Jeanette Mallory-Hill


 "Moonsong" retired as a health educator at Downingtown Middle School, PA. Owner/photographer of "Paparazzi by Appointment." She enjoyed taking photographs of storytellers in action.

Storytelling drew Moonsong to explore her first people ancestry. She is shown here portraying & telling the story of Lena Horne at KOTC's  Family Day program.

Brenda "Doni" Johnson


 Doni was a professional dancer who performed in NYC in "Golden Boy" with Sammy Davis, Jr. and a tour stint with James Brown. She also danced in several revue's at Smalls Paradise in Harlem, New York. 

A devoted mother of 4, community activist, jewelry artisan and business woman. Her company trained and employed woman in home health care services. Always culturally conscious, she joined KOTC for love of our culture and her sister, Oni Lasana

Phillip "Abiodun" Harris


 Brother Abiodun, the original "Hip-Hop Pop Pop" and cultural activist. 

Abuidyb blended modern poetry, African folktales and legendary Black-His Stories to life. 

Faith Mbonu, Phd.


 Faith, an opera singer of freedom songs and teller of African folktales. 

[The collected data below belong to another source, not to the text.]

Source: an optimization exercise on an open RTL-to-GDS flow (aim: small area and few clock cycles). Production flows keep margins and buffers that such runs may drop.
Function was checked by simulation only, so behaviour that the tests miss may differ from the original.

## pvd_core
module pvd_core (
    input  wire         clk,
    input  wire         rst,
    input  wire         ev_valid,
    output wire         ev_ready,
    input  wire [175:0] ev,
    input  wire [1:0]   range_sel,
    output wire         ann_valid,
    input  wire         ann_ready,
    output wire [149:0] ann
);
For scale: roughly 2200 cells after synthesis, about 380 flip-flops, ~330 I/O pins, ~26000 sq um of cells after synthesis.
==> flow/config.mk <==
export PLATFORM = sky130hd
export DESIGN_NAME = pvd_core
export DESIGN_NICKNAME = pvd_core
export VERILOG_FILES = /design/flow/design.v
export SDC_FILE = /design/flow/constraint.sdc
export NUM_CORES = 4
export LEC_CHECK = 0
export CAP_MARGIN = 20
export CORE_MARGIN = 2
export CORE_UTILIZATION = 70
export SLEW_MARGIN = 20
==> flow/constraint.sdc <==
create_clock -name core_clock -period 240.0 [get_ports {clk}]
set_input_delay 48.0000 -clock core_clock [delete_from_list [all_inputs] [get_ports {clk}]]
set_output_delay 48.0000 -clock core_clock [all_outputs]
set_load 0.01 [all_outputs]
standard.sh (not shown) runs the stock make flow with config.mk's settings and CLKGATE_MAP_FILE= SYNTH_SCRIPT=/design/flow/synth_recipe.tcl, a recipe that flattens the netlist after the stock synthesis.
==> flow/flow/run.sh <==
#!/bin/bash
# The standard layout (standard.sh) with three changes:
#  - synthesis is the standard flow's script (synth_recipe.tcl) unchanged except that ABC
#    maps the logic with flow/abc_map.script (area-oriented amap) instead of
#    ORFS's speed script; registers are mapped before ABC, so they are the
#    standard synthesis's;
#  - the port buffers that global placement inserts are the smallest buffer,
#    sky130_fd_sc_hd__buf_1;
#  - clock tree synthesis uses clkbuf_8 buffers over sink clusters of up to 15
#    flip-flops, without dummy loads.
# The full make output goes to standard_flow.log; the per-step ORFS logs are
# under orfs/logs/.
set -euo pipefail
here=$(pwd)
{ head -n 1 synth_recipe.tcl; cat flow/abc_override.tcl; tail -n +2 synth_recipe.tcl; } > my_synth.tcl
sed "s#SYNTH_SCRIPT=[^ ]*#SYNTH_SCRIPT=$here/my_synth.tcl#" standard.sh > my_standard.sh
export MY_ABC_SCRIPT="$here/flow/abc_map.script"
export BUFFER_PORTS_ARGS="-buffer_cell sky130_fd_sc_hd__buf_1"
export CTS_ARGS="-sink_clustering_enable -repair_clock_nets -dont_use_dummy_load -buf_list sky130_fd_sc_hd__clkbuf_8 -sink_clustering_size 15 -sink_clustering_max_diameter 50"
bash my_standard.sh > standard_flow.log 2>&1
==> flow/flow/abc_map.script <==
strash
&get -n
&st
&syn2
&dch -f
&put
dch -f
amap -m -F 4 -A 8
topo
==> flow/flow/abc_override.tcl <==
# Run ABC's technology mapping with flow/abc_map.script (area-oriented
# standard-cell mapping with amap) in place of ORFS's abc_speed.script.
# Everything else in the synthesis is the standard script.
proc abc {args} {
  set i [lsearch -exact $args -script]
  if {$i >= 0} { lset args [expr {$i + 1}] $::env(MY_ABC_SCRIPT) }
  yosys abc {*}$args
}
Testbench counts at the start, summed over its fixed seeds: cycles 11,637.
Change:
--- a/flow/design.v
+++ b/flow/design.v
@@ -51,13 +51,13 @@
     reg  [15:0]   acc_tx;
     reg           frame_start_valid;
     reg  [TS-1:0] frame_start_ts;
     reg  [TS-1:0] frame_end_ts;
     reg  [TS-1:0] wid_ts;
     reg  [3:0]    wid_rem;      
-    reg  [4:0]    wid_n;        
+    reg  [3:0]    wid_m;        
     reg           rx_present;
     reg           tx_present;
     reg  [TS-1:0] span_s;       
     reg  [TS-1:0] span_w;       
     reg  [7:0]    ctl_bits;     
     reg  [1:0]    ctl_lbl;      
@@ -76,47 +76,63 @@
                                        : !(is_rise && fin_pend));
     wire accept   = ev_valid && ev_ready;
     wire acc_bits = accept && is_bits;
     wire acc_rise = accept && is_rise;
     wire fin_req  = fin_pend || acc_rise;
     wire do_fin   = fin_req && seq_free;
-    wire [15:0] rx_mask = rx_len[4] ? 16'hffff : ((16'd1 << rx_len[3:0]) - 16'd1);
-    wire [15:0] tx_mask = tx_len[4] ? 16'hffff : ((16'd1 << tx_len[3:0]) - 16'd1);
     wire [15:0] rx_base = frame_start_valid ? acc_rx : 16'd0;
     wire [15:0] tx_base = frame_start_valid ? acc_tx : 16'd0;
-    wire [15:0] acc_rx_next = (rx_base << rx_len) | (rx_vec & rx_mask);
-    wire [15:0] acc_tx_next = (tx_base << tx_len) | (tx_vec & tx_mask);
+    function [15:0] fold;
+        input [15:0] base;
+        input [4:0]  n;
+        input [15:0] vec;
+        reg   [15:0] s;
+        integer      i;
+        begin
+            s = base;
+            if (n[0]) s = {s[14:0], 1'b0};
+            if (n[1]) s = {s[13:0], 2'b0};
+            if (n[2]) s = {s[11:0], 4'b0};
+            if (n[3]) s = {s[7:0], 8'b0};
+            for (i = 0; i < 16; i = i + 1)
+                fold[i] = (n[4] || n[3:0] > i) ? vec[i] : s[i];
+        end
+    endfunction
+    wire [15:0] acc_rx_next = fold(rx_base, rx_len, rx_vec);
+    wire [15:0] acc_tx_next = fold(tx_base, tx_len, tx_vec);
     wire rx_has = (rx_len != 5'd0);
     wire tx_has = (tx_len != 5'd0);
     function [35:0] div_pass;
         input [31:0] num;
         input [3:0]  rem_in;
-        input [4:0]  nd;        
+        input [3:0]  m;
         reg   [3:0]  r;
-        reg   [4:0]  t;
+        reg   [3:0]  u;
         reg   [3:0]  s;
         reg          c;
+        reg          q;
         integer      i, j;
         begin
             r = rem_in;
             for (i = 31; i >= 0; i = i - 1) begin
-                t = {r, num[i]};
+                u = {r[2:0], num[i]};
                 c = 1'b0;
                 for (j = 0; j < 4; j = j + 1) begin
-                    s[j] = t[j] ^ nd[j] ^ c;
-                    c = (t[j] & nd[j]) | (c & (t[j] ^ nd[j]));
+                    s[j] = u[j] ^ m[j] ^ c;
+                    c = (u[j] & m[j]) | (c & (u[j] ^ m[j]));
                 end
-                c = (t[4] & nd[4]) | (c & (t[4] ^ nd[4]));
-                div_pass[i] = c;
-                r = c ? s : t[3:0];
+                q = r[3] | c;
+                div_pass[i] = q;
+                r = q ? s : u;
             end
             div_pass[35:32] = r;
         end
     endfunction
     wire [TS-1:0] duration   = add64(ev_end, ~ev_start, 1'b1);
     wire [4:0]    width_div  = tx_has ? tx_len : rx_len;
+    wire [3:0]    width_m    = 4'd0 - width_div[3:0];
     wire [31:0] p113 = add32({9'd0, acc_rx, 7'd0}, ~{12'd0, acc_rx, 4'd0}, 1'b1);
     wire [31:0] p625 = add32(add32({7'd0, acc_rx, 9'd0}, {16'd0, acc_rx}, 1'b0), p113, 1'b0);
     reg  [31:0] prod;
     always @(*) begin
         case (volt_rs)
             2'b01:   prod = {p625[29:0], 2'b00};
@@ -136,18 +152,18 @@
     wire [15:0] mv   = mv_w[15:0];
     wire [5:0] ctl_reg  = acc_tx[14:9];
     wire       is_chsel = (ctl_reg == 6'd3);
     wire       is_range = (ctl_reg[5:2] == 4'd1);
     wire [31:0] div_num = acc_bits ? duration[63:32] : wid_ts[31:0];
     wire [3:0]  div_ri  = acc_bits ? 4'd0 : wid_rem;
-    wire [4:0]  div_den = acc_bits ? width_div : wid_n;
-    wire [4:0]  div_nd  = ~div_den + 5'd1;
-    wire [35:0] div_o   = div_pass(div_num, div_ri, div_nd);
+    wire [3:0]  div_m   = acc_bits ? width_m : wid_m;
+    wire [35:0] div_o   = div_pass(div_num, div_ri, div_m);
     wire          is_label = !volt_pend && (ctl_cnt == (ctl_chsel ? 3'd3 : 3'd5));
-    wire [1:0]    sh       = is_label ? 2'd3 : (ctl_chsel ? 2'd2 : 2'd1);
-    wire [TS-1:0] span_e   = add64(span_s, span_w << sh, 1'b0);
+    wire [TS-1:0] step_c   = ctl_chsel ? {span_w[61:0], 2'b0} : {span_w[62:0], 1'b0};
+    wire [TS-1:0] step     = is_label ? {span_w[60:0], 3'b0} : step_c;
+    wire [TS-1:0] span_e   = add64(step, span_s, 1'b0);
     wire [TS-1:0] r_end = volt_pend ? frame_end_ts : span_e;
     reg  [2:0]    r_kind;
     reg  [15:0]   r_val;
     always @(*) begin
         if (volt_pend) begin
             r_kind = 3'd0;
@@ -211,12 +227,12 @@
                 frame_start_valid <= 1'b1;
                 if (!frame_start_valid)
                     frame_start_ts <= ev_start;
                 if (rx_has || tx_has) begin
                     wid_ts  <= {div_o[31:0], duration[31:0]};
                     wid_rem <= div_o[35:32];
-                    wid_n   <= width_div;
+                    wid_m   <= width_m;
                 end
             end
         end
     end
 endmodule
- maximum frequency came out lower by 5.1%
- die area came out lower by 3.1%
- register-to-register slack got worse by 6.7 ns
- synthesized cell count came out lower by 6.3%
- via count came out lower by 4.8%
- global-route usage came out lower by 0.17 points
- setup slack got worse by 7.2 ns
Testbench counts after the change, summed over its fixed seeds: cycles 11,637.

==> separate check: timing with driven ports <==
How much do the figures lean on ideal ports? The routed layouts below were timed once more, with nothing changed but the port constraints.
Step 1 assumes that a clkbuf_16 drives the clock port and a buf_2 every other input.
Step 2, shift: input delay + t, output delay - t, t = (earliest + latest rising clock arrival at the registers) / 2. This alone moves slack from input paths to output paths.
Slacks: ideal / step 1 / step 2; pairs: ideal / step 1.
run	t (ns)	setup WS [ns]	worst hold slack (ns)	worst data-port slew with drivers (ns)	pins driven straight from the clock port
the first run	0.660	107.479 / 107.507 / 106.847	0.359 / 0.359 / 0.359	0.08	1
the second run	0.648	100.302 / 100.332 / 99.683	0.394 / 0.394 / 0.394	0.10	1
After both steps every run listed still meets setup and hold. The setup slack of the first run, which loses most, moves by +0.028 ns with the drivers and by -0.632 ns with both steps.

A resident of Ghana, Africa & Philadelphia, PA., 

Faith was a powerful melodic storyteller.

Phyllis Jackson


 Phyllis was a quiet storyteller, poet and a excellent writer. She was a community worker dedicated to helping young, troubled women to get their lives  on track. She was a member of NABS and enjoyed attending several conferences. She was a dedicated KOTC member who worked tirelessly behind the scene Her forte was historical stories.  She will always be remembered for her poem, The Legend of  Henry Box Brown, an enslaved man who escaped by mailing himself in a box from Virginia to Philadelphia, Pennsylvania. 


Shirley Riley


 Shirley is on the right with legendary storyteller, JACKIE TORRENCE (RIP) at the 1999 NABS conference in Winston Salem, NC. 

Shirley hailed from New York City. A author of short stories and poetry books. She was KOTC's photographer and a powerful voice in the black consciousness movement.